Il 5 maggio 2026 un’enorme esplosione ha colpito uno stabilimento di fuochi d’artificio nella città di Liuyang, nella provincia di Hunan, causando una catena di danni, vittime e interventi di emergenza. Secondo i resoconti ufficiali, l’incidente ha provocato almeno 21 morti e circa 61 feriti, mentre i soccorritori continuano le operazioni di ricerca per eventuali dispersi.
Le immagini diffuse dai media statali hanno mostrato fumo denso, strutture parzialmente crollate e detriti sparsi intorno al sito.
Lo stabilimento coinvolto è gestito dalla Liuyang Huasheng Fireworks Manufacturing and Display Co., ubicata in un’area nota come importante polo di produzione pirotecnica. Le autorità hanno reso noto che le squadre di emergenza hanno evacuato i residenti in un raggio di circa 3 km dal luogo dell’incidente a causa del rischio rappresentato da due magazzini di polvere nera ancora sul posto.
Per ridurre il pericolo di ulteriori esplosioni sono state adottate misure come la spruzzatura e l’umidificazione delle aree a rischio e l’impiego di robot nelle ricerche all’interno delle strutture danneggiate.
Intervento dei soccorsi e procedure operative
Quasi 500 persone tra vigili del fuoco, soccorritori e personale medico sono stati mobilitati per le operazioni di salvataggio e assistenza.
Le squadre hanno dovuto procedere con estrema cautela a causa della presenza di materiali altamente infiammabili e di magazzini di polvere nera che aumentavano il rischio di secondarie deflagrazioni. Per questo motivo, oltre alle evacuazioni, sono stati usati sistemi di irrigazione per abbassare la temperatura e la ventilazione controllata per limitare la diffusione di scintille e fumi pericolosi.
Tecnologie impiegate e sicurezza sul campo
Nel corso delle operazioni sono stati utilizzati robot per accedere a zone ritenute troppo insicure per gli operatori umani, oltre a droni per la ricognizione aerea e immagini termiche. Le autorità hanno spiegato che queste tecnologie consentono di individuare focolai nascosti e persone intrappolate senza esporre ulteriori squadre al rischio.
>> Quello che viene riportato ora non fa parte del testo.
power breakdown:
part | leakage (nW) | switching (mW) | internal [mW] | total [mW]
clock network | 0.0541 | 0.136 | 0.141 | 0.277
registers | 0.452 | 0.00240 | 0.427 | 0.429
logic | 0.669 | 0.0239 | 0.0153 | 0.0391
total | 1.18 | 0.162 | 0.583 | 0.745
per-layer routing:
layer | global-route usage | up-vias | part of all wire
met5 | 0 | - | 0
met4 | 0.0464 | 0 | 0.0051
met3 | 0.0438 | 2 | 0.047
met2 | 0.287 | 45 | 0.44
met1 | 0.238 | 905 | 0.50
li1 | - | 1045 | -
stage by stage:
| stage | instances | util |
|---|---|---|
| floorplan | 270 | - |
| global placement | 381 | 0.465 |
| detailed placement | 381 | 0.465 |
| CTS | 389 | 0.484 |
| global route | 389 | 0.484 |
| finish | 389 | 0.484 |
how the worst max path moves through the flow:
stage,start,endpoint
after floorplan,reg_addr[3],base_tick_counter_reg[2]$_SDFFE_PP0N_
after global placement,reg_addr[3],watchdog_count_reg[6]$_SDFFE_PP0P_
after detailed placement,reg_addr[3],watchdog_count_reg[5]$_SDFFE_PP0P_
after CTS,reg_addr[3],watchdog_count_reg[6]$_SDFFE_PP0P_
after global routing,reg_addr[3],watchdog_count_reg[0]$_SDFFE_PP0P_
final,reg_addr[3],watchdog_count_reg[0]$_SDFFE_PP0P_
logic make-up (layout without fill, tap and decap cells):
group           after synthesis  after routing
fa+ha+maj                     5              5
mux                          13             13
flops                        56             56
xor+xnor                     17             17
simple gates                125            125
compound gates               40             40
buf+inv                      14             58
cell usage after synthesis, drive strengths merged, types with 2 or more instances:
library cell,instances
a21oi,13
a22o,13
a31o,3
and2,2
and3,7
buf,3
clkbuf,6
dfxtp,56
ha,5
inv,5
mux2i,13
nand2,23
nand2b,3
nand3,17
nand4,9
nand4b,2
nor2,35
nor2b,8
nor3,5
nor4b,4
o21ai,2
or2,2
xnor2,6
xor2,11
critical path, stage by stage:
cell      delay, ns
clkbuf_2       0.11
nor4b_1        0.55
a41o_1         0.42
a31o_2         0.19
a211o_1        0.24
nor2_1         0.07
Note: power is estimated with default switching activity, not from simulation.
$ cat src/hw/pdcr_top.sv
// What this block does
// - Output divide ratio is one 9-bit value: bit 8 alone, then low byte.
// - Output divide ratio resets to low byte 0x46, top bit 0.
// - Reference pre-divide bit: 1 divides by four, 0 bypasses; resets 0.
// - Feedback integer is 12 bits: nibble 11:8, then byte 7:0.
// - Feedback integer resets to upper nibble 0x0, low byte 0x31.
// - Numerator is 22 bits over three bytes, top byte holds bits 21:16.
// - Numerator bytes reset to 0x00, 0x01, 0x1f, top first.
// - Denominator is 22 bits laid out like the numerator.
// - Denominator bytes reset to 0x00, 0x02, 0x71, top first.
// - Dither select bits 3:2: 0 weak, 3 off, 1-2 reserved; resets 3.
// - Order select bits 1:0: 0 integer, 3 third order; resets 0.
//
// Chosen here: register access over AXI4-Lite.
`timescale 1ns/1ps
module pdcr_top #(
  parameter int ADDR_W = 8
) (
  input wire logic core_clk,
  input wire logic rst,
  input wire logic [ADDR_W-1:0] s_axi_awaddr,
  input wire logic s_axi_awvalid,
  output logic s_axi_awready,
  input wire logic [31:0] s_axi_wdata,
  input wire logic [3:0] s_axi_wstrb,
  input wire logic s_axi_wvalid,
  output logic s_axi_wready,
  output logic [1:0] s_axi_bresp,
  output logic s_axi_bvalid,
  input wire logic s_axi_bready,
  input wire logic [ADDR_W-1:0] s_axi_araddr,
  input wire logic s_axi_arvalid,
  output logic s_axi_arready,
  output logic [31:0] s_axi_rdata,
  output logic [1:0] s_axi_rresp,
  output logic s_axi_rvalid,
  input wire logic s_axi_rready,
  output logic [pdcr_pkg::OUTDIV_W-1:0] outputDivideRatio,
  output logic referencePredivideSelect,
  output logic [pdcr_pkg::FBINT_W-1:0] feedbackIntegerPart,
  output logic [pdcr_pkg::FRAC_W-1:0] fractionNumerator,
  output logic [pdcr_pkg::FRAC_W-1:0] fractionDenominator,
  output logic [pdcr_pkg::SEL_W-1:0] modulatorDitherSelect,
  output logic [pdcr_pkg::SEL_W-1:0] modulatorOrderSelect,
  output logic fractionActive,
  output logic configFault
);
  import pdcr_pkg::*;

  pdcr_rbus_if rb ();

  pdcr_axil_slave #(
    .ADDR_W(ADDR_W)
  ) uSlave (
    .core_clk(core_clk),
    .rst(rst),
    .awaddr(s_axi_awaddr),
    .awvalid(s_axi_awvalid),
    .awready(s_axi_awready),
    .wdata(s_axi_wdata),
    .wstrb(s_axi_wstrb),
    .wvalid(s_axi_wvalid),
    .wready(s_axi_wready),
    .bresp(s_axi_bresp),
    .bvalid(s_axi_bvalid),
    .bready(s_axi_bready),
    .araddr(s_axi_araddr),
    .arvalid(s_axi_arvalid),
    .arready(s_axi_arready),
    .rdata(s_axi_rdata),
    .rresp(s_axi_rresp),
    .rvalid(s_axi_rvalid),
    .rready(s_axi_rready),
    .rb(rb)
  );

  logic [0:0] outDivHi;
  logic [7:0] outDivLo;
  logic [0:0] refPre;
  logic [3:0] fbIntHi;
  logic [7:0] fbIntLo;
  logic [5:0] numTop;
  logic [7:0] numMid;
  logic [7:0] numBot;
  logic [5:0] denTop;
  logic [7:0] denMid;
  logic [7:0] denBot;
  logic [1:0] ditherSel;
  logic [1:0] orderSel;
  logic [0:0] trimMode;
  logic [FRAC_W-1:0] numLive;
  logic [FRAC_W-1:0] denLive;
  logic [FRAC_W-1:0] numApplied_r;
  logic [FRAC_W-1:0] numApplied_nxt;
  logic [FRAC_W-1:0] numEff;
  logic [OUTDIV_W-1:0] outDivLive;
  logic [BYTE_W-1:0] status;
  logic fracOn;

  // Write strobe per register
  function automatic logic hitW(input logic [IDX_W-1:0] idx);
    hitW = rb.wrEn && (rb.wrIdx == idx);
  endfunction : hitW

  pdcr_field_reg #(
    .WIDTH(1),
    .RESET(RST_OUTDIV_HI)
  ) uOutDivHi (
    .core_clk(core_clk),
    .rst(rst),
    .wrEn(hitW(IDX_OUTDIV_HI)),
    .wrData(rb.wrData[0:0]),
    .q(outDivHi)
  );

  pdcr_field_reg #(
    .WIDTH(8),
    .RESET(RST_OUTDIV_LO)
  ) uOutDivLo (
    .core_clk(core_clk),
    .rst(rst),
    .wrEn(hitW(IDX_OUTDIV_LO)),
    .wrData(rb.wrData),
    .q(outDivLo)
  );

  pdcr_field_reg #(
    .WIDTH(1),
    .RESET(RST_REFPRE)
  ) uRefPre (
    .core_clk(core_clk),
    .rst(rst),
    .wrEn(hitW(IDX_REFPRE)),
    .wrData(rb.wrData[0:0]),
    .q(refPre)
  );

  pdcr_field_reg #(
    .WIDTH(4),
    .RESET(RST_FBINT_HI)
  ) uFbIntHi (
    .core_clk(core_clk),
    .rst(rst),
    .wrEn(hitW(IDX_FBINT_HI)),
    .wrData(rb.wrData[NIB_W-1:0]),
    .q(fbIntHi)
  );

  pdcr_field_reg #(
    .WIDTH(8),
    .RESET(RST_FBINT_LO)
  ) uFbIntLo (
    .core_clk(core_clk),
    .rst(rst),
    .wrEn(hitW(IDX_FBINT_LO)),
    .wrData(rb.wrData),
    .q(fbIntLo)
  );

  pdcr_field_reg #(
    .WIDTH(6),
    .RESET(RST_NUM_TOP)
  ) uNumTop (
    .core_clk(core_clk),
    .rst(rst),
    .wrEn(hitW(IDX_NUM_TOP)),
    .wrData(rb.wrData[TOP6_W-1:0]),
    .q(numTop)
  );

  pdcr_field_reg #(
    .WIDTH(8),
    .RESET(RST_NUM_MID)
  ) uNumMid (
    .core_clk(core_clk),
    .rst(rst),
    .wrEn(hitW(IDX_NUM_MID)),
    .wrData(rb.wrData),
    .q(numMid)
  );

  pdcr_field_reg #(
    .WIDTH(8),
    .RESET(RST_NUM_BOT)
  ) uNumBot (
    .core_clk(core_clk),
    .rst(rst),
    .wrEn(hitW(IDX_NUM_BOT)),
    .wrData(rb.wrData),
    .q(numBot)
  );

  pdcr_field_reg #(
    .WIDTH(6),
    .RESET(RST_DEN_TOP)
  ) uDenTop (
    .core_clk(core_clk),
    .rst(rst),
    .wrEn(hitW(IDX_DEN_TOP)),
    .wrData(rb.wrData[TOP6_W-1:0]),
    .q(denTop)
  );

  pdcr_field_reg #(
    .WIDTH(8),
    .RESET(RST_DEN_MID)
  ) uDenMid (
    .core_clk(core_clk),
    .rst(rst),
    .wrEn(hitW(IDX_DEN_MID)),
    .wrData(rb.wrData),
    .q(denMid)
  );

  pdcr_field_reg #(
    .WIDTH(8),
    .RESET(RST_DEN_BOT)
  ) uDenBot (
    .core_clk(core_clk),
    .rst(rst),
    .wrEn(hitW(IDX_DEN_BOT)),
    .wrData(rb.wrData),
    .q(denBot)
  );

  // Reserved codes are stored as written; status flags them
  pdcr_field_reg #(
    .WIDTH(2),
    .RESET(RST_DITHER)
  ) uDither (
    .core_clk(core_clk),
    .rst(rst),
    .wrEn(hitW(IDX_MODCTL)),
    .wrData(rb.wrData[DITHER_LSB+:SEL_W]),
    .q(ditherSel)
  );

  pdcr_field_reg #(
    .WIDTH(2),
    .RESET(RST_ORDER)
  ) uOrder (
    .core_clk(core_clk),
    .rst(rst),
    .wrEn(hitW(IDX_MODCTL)),
    .wrData(rb.wrData[ORDER_LSB+:SEL_W]),
    .q(orderSel)
  );

  pdcr_field_reg #(
    .WIDTH(1),
    .RESET(RST_TRIM)
  ) uTrim (
    .core_clk(core_clk),
    .rst(rst),
    .wrEn(hitW(IDX_TRIMCTL)),
    .wrData(rb.wrData[TRIM_BIT:TRIM_BIT]),
    .q(trimMode)
  );

  assign outDivLive = {outDivHi, outDivLo};
  assign numLive = {numTop, numMid, numBot};
  assign denLive = {denTop, denMid, denBot};
  assign fracOn = (orderSel != ORDER_INTEGER);

  // In trim mode the datapath sees a new numerator only when the bottom
  // byte lands, so a top-first sequence moves the frequency in one step
  always_comb begin
    numApplied_nxt = numApplied_r;
    if (!trimMode[0]) begin
      numApplied_nxt = numLive;
    end else if (hitW(IDX_NUM_BOT)) begin
      numApplied_nxt = {numTop, numMid, rb.wrData};
    end
  end

  always_ff @(posedge core_clk) begin
    if (rst) begin
      numApplied_r <= {RST_NUM_TOP, RST_NUM_MID, RST_NUM_BOT};
    end else begin
      numApplied_r <= numApplied_nxt;
    end
  end

  // Live bytes outside trim mode keep the numerator on the same lag as the rest
  assign numEff = trimMode[0] ? numApplied_r : numLive;

  // Consistency flags; nothing is blocked, software decides
  always_comb begin
    status = '0;
    status[ST_OUTDIV_RSVD] = (outDivLive < OUTDIV_MIN);
    status[ST_DITHER_RSVD] = (ditherSel != DITHER_WEAK) &&
      (ditherSel != DITHER_OFF);
    status[ST_ORDER_RSVD] = (orderSel != ORDER_INTEGER) &&
      (orderSel != ORDER_THIRD);
    status[ST_DEN_ZERO] = (denLive == '0);
    status[ST_NUM_GE_DEN] = fracOn && (numEff >= denLive);
    status[ST_FRAC_ACTIVE] = fracOn;
  end

  // Read mux; reserved bits read as zero
  always_comb begin
    rb.rdData = '0;
    rb.rdHit = 1'b1;
    unique case (rb.rdIdx)
      IDX_OUTDIV_HI: rb.rdData = {7'h00, outDivHi};
      IDX_OUTDIV_LO: rb.rdData = outDivLo;
      IDX_REFPRE: rb.rdData = {7'h00, refPre};
      IDX_FBINT_HI: rb.rdData = {4'h0, fbIntHi};
      IDX_FBINT_LO: rb.rdData = fbIntLo;
      IDX_NUM_TOP: rb.rdData = {2'h0, numTop};
      IDX_NUM_MID: rb.rdData = numMid;
      IDX_NUM_BOT: rb.rdData = numBot;
      IDX_DEN_TOP: rb.rdData = {2'h0, denTop};
      IDX_DEN_MID: rb.rdData = denMid;
      IDX_DEN_BOT: rb.rdData = denBot;
      IDX_MODCTL: rb.rdData = {4'h0, ditherSel, orderSel};
      IDX_TRIMCTL: rb.rdData = {7'h00, trimMode};
      IDX_STATUS: rb.rdData = status;
      default: rb.rdHit = 1'b0;
    endcase
  end

  // Status is read-only; writing it is refused like an unmapped index
  always_comb begin
    unique case (rb.wrIdx)
      IDX_OUTDIV_HI, IDX_OUTDIV_LO, IDX_REFPRE, IDX_FBINT_HI,
      IDX_FBINT_LO, IDX_NUM_TOP, IDX_NUM_MID, IDX_NUM_BOT,
      IDX_DEN_TOP, IDX_DEN_MID, IDX_DEN_BOT, IDX_MODCTL,
      IDX_TRIMCTL: rb.wrHit = 1'b1;
      default: rb.wrHit = 1'b0;
    endcase
  end

  // Datapath outputs, one register stage after the fields
  always_ff @(posedge core_clk) begin
    if (rst) begin
      outputDivideRatio <= {RST_OUTDIV_HI, RST_OUTDIV_LO};
      referencePredivideSelect <= RST_REFPRE[0];
      feedbackIntegerPart <= {RST_FBINT_HI, RST_FBINT_LO};
      fractionNumerator <= '0;
      fractionDenominator <= {RST_DEN_TOP, RST_DEN_MID, RST_DEN_BOT};
      modulatorDitherSelect <= RST_DITHER;
      modulatorOrderSelect <= RST_ORDER;
      fractionActive <= 1'b0;
      configFault <= 1'b0;
    end else begin
      outputDivideRatio <= outDivLive;
      referencePredivideSelect <= refPre[0];
      feedbackIntegerPart <= {fbIntHi, fbIntLo};
      // Integer mode drives a zero numerator to the modulator
      fractionNumerator <= fracOn ? numEff : '0;
      fractionDenominator <= denLive;
      modulatorDitherSelect <= ditherSel;
      modulatorOrderSelect <= orderSel;
      fractionActive <= fracOn;
      configFault <= |status[ST_NUM_GE_DEN:ST_OUTDIV_RSVD];
    end
  end
endmodule : pdcr_top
L’uso combinato di mezzi automatizzati e manodopera specializzata ha rappresentato la chiave per le prime fasi della risposta, mentre le squadre mediche hanno stabilizzato i feriti trasferendoli negli ospedali vicini.
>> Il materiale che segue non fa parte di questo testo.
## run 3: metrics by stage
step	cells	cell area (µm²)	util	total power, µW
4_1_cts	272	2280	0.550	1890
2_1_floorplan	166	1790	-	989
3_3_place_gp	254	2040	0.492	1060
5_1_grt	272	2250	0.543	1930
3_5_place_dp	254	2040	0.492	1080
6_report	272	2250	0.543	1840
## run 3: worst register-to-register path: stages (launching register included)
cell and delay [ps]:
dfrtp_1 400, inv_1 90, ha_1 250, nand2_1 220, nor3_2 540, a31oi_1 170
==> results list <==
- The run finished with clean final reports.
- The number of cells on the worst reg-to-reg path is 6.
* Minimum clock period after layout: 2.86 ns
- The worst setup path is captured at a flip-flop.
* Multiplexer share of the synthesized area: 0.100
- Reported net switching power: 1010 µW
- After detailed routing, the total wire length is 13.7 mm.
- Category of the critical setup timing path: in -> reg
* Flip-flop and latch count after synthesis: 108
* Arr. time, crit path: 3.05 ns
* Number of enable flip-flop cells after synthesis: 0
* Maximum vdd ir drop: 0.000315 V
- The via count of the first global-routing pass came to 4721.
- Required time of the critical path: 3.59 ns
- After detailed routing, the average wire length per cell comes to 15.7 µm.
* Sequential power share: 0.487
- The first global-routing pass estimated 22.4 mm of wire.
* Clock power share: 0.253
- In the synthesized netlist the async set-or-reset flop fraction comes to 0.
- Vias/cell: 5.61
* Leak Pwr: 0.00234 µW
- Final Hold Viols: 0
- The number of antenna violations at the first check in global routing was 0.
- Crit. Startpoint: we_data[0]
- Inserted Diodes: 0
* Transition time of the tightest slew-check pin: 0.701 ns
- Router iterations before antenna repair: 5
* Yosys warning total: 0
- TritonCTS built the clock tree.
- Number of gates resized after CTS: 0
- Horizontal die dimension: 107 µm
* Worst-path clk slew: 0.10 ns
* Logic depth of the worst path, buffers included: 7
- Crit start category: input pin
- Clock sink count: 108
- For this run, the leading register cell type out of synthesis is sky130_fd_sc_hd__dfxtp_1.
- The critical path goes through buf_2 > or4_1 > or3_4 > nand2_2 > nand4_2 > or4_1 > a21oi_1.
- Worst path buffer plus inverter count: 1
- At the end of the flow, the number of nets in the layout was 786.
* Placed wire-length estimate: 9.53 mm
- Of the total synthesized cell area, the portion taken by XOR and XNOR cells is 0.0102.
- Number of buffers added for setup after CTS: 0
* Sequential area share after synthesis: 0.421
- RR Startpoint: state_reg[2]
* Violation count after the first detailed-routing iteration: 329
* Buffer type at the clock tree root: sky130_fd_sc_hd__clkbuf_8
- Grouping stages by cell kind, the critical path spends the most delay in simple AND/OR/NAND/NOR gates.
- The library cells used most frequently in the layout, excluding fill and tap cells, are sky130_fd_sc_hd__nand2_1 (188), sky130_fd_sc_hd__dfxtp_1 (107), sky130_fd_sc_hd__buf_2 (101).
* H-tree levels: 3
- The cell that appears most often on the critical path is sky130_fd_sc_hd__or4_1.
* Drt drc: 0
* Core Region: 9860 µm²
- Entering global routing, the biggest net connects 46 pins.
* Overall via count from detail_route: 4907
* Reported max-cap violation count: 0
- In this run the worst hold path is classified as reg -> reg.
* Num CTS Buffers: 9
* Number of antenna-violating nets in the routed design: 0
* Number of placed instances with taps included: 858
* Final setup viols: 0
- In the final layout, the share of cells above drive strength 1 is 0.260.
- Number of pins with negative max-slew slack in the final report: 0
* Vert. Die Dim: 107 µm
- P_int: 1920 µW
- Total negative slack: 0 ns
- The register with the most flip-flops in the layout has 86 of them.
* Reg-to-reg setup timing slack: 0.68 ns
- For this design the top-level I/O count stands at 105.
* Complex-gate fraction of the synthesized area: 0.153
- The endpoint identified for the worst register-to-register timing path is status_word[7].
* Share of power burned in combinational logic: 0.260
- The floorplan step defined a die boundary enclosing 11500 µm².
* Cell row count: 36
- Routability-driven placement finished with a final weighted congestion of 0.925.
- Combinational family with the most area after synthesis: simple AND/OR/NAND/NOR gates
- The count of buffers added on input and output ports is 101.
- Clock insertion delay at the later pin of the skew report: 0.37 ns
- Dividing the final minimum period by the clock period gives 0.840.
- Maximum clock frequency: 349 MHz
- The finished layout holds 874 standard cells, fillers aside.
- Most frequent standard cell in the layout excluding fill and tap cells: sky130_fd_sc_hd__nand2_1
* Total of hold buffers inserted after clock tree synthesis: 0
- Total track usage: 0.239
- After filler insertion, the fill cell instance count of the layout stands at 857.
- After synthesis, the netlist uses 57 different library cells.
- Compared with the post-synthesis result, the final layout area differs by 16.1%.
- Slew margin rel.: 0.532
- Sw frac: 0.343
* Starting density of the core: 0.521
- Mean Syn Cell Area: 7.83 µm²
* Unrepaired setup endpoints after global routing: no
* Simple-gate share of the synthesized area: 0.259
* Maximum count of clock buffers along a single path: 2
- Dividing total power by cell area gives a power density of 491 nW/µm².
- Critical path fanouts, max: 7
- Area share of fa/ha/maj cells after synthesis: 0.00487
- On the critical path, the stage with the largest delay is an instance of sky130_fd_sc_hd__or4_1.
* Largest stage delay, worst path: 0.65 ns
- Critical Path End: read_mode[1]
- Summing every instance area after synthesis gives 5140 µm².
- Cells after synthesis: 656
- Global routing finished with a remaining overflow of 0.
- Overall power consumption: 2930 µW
$ cat src/hw/dpc_debounce.sv
// Contact debounce filter counting millisecond ticks.
// Assumes raw is synchronous to sys_clk and tick is a one-cycle enable.
`timescale 1ns/100ps
module dpc_debounce #(
    parameter int W = 8
) (
    // Clock and reset
    input  logic         sys_clk,
    input  logic         arst_n,
    // Filter
    input  logic         tick,
    input  logic         raw,
    input  logic [W-1:0] limit,
    output logic         level
);

    typedef struct packed {
        logic         level;
        logic [W-1:0] cnt;
    } dpc_deb_t;

    dpc_deb_t st_ff;
    dpc_deb_t nxt_st;

    generate
        if (W < 2) begin : g_chk
            $error("dpc_debounce: W too small");
        end
    endgenerate

    // ****************************************************************
    // Filter
    // ****************************************************************
    // Any return to the held level restarts the wait, so bounce is lost
    always_comb begin
        nxt_st = st_ff;
        if (raw == st_ff.level) begin
            nxt_st.cnt = '0;
        end else if (tick) begin
            if (st_ff.cnt + W'(1) >= limit) begin
                nxt_st.level = raw;
                nxt_st.cnt   = '0;
            end else begin
                nxt_st.cnt = st_ff.cnt + W'(1);
            end
        end
    end

    always_ff @(posedge sys_clk or negedge arst_n) begin
        if (!arst_n) begin
            st_ff <= '0;
        end else begin
            st_ff <= nxt_st;
        end
    end

    assign level = st_ff.level;
endmodule : dpc_debounce
==> src/fmm_cfg_reg.sv <==
// size selection holder: latches the code software writes
// assumes write strobe and data come from the cpu clock domain
`timescale 1ns/1ns
`include "fmm_defs.svh"
module fmm_cfg_reg
    import fmm_pkg::*;
(
    input  wire logic       clk_sys_in,
    input  wire logic       resetn_in,
    input  wire logic       ce_in,
    input  wire logic       wr_in,
    input  wire logic [7:0] data_in,
    output fmm_cap_t        cap_out,
    output logic [7:0]      code_out
);
    // decode a size code into a capacity
    function automatic fmm_cap_t fmm_code_to_cap(input logic [7:0] c);
        if (c == `FMM_SEL_4K)
            fmm_code_to_cap = FMM_CAP_4K;
        else if (c == `FMM_SEL_8K)
            fmm_code_to_cap = FMM_CAP_8K;
        else if (c == `FMM_SEL_16K)
            fmm_code_to_cap = FMM_CAP_16K;
        else if (c == `FMM_SEL_32K)
            fmm_code_to_cap = FMM_CAP_32K;
        else
            fmm_code_to_cap = FMM_CAP_NONE;
    endfunction : fmm_code_to_cap

    // undefined after reset: held as no capacity until written
    always_ff @(posedge clk_sys_in)
    begin
        if (!resetn_in)
        begin
            cap_out  <= FMM_CAP_NONE;
            code_out <= 8'h00;
        end
        else if (ce_in && wr_in)
        begin
            cap_out  <= fmm_code_to_cap(data_in);
            code_out <= data_in;
        end
    end
endmodule : fmm_cfg_reg
===== config.mk =====
export PLATFORM = sky130hd
export DESIGN_NAME = pointer_channel_framer
export DESIGN_NICKNAME = d
export VERILOG_FILES = /design/src/logic/pointer_channel_framer.v /design/src/logic/word_to_bytes.v
export VERILOG_INCLUDE_DIRS = /design/src /design/src/logic
export SDC_FILE = /design/constraint.sdc
export NUM_CORES = 1
export LEC_CHECK = 0
export BUFFER_PORTS_ARGS = -buffer_cell sky130_fd_sc_hd__buf_2
export CAP_MARGIN = 20
export CORE_UTILIZATION = 45
export DETAILED_ROUTE_END_ITERATION = 6
export PLACE_DENSITY_LB_ADDON = 0.08
export SLEW_MARGIN = 10
export SYNTH_ARGS = -nofsm -noshare
export SYNTH_HDL_FRONTEND = slang
export SYNTH_SLANG_ARGS = --single-unit

===== constraint.sdc =====
create_clock -name clock -period 9.21 [get_ports clock]
set_input_delay 0 -clock clock [delete_from_list [all_inputs] [get_ports clock]]
set_output_delay 0 -clock clock [all_outputs]
set_load 0.05 [all_outputs]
Impatto sulla comunità e danni collaterali
La deflagrazione ha avuto ripercussioni oltre il perimetro dell’impianto: finestre delle abitazioni vicine sono state infrante, porte deformate e detriti hanno raggiunto le strade circostanti. Testimonianze raccolte dai media statali riportano residenti sgomenti e famiglie costrette a lasciare le proprie abitazioni per timore di nuove esplosioni. Tra i feriti ci sono persone di età compresa tra i 20 e i 60 anni, alcune con fratture causate da proiezione di frammenti, mentre le autorità locali hanno istituito centri di assistenza per chi ha perso la casa o ha bisogno di cure immediate.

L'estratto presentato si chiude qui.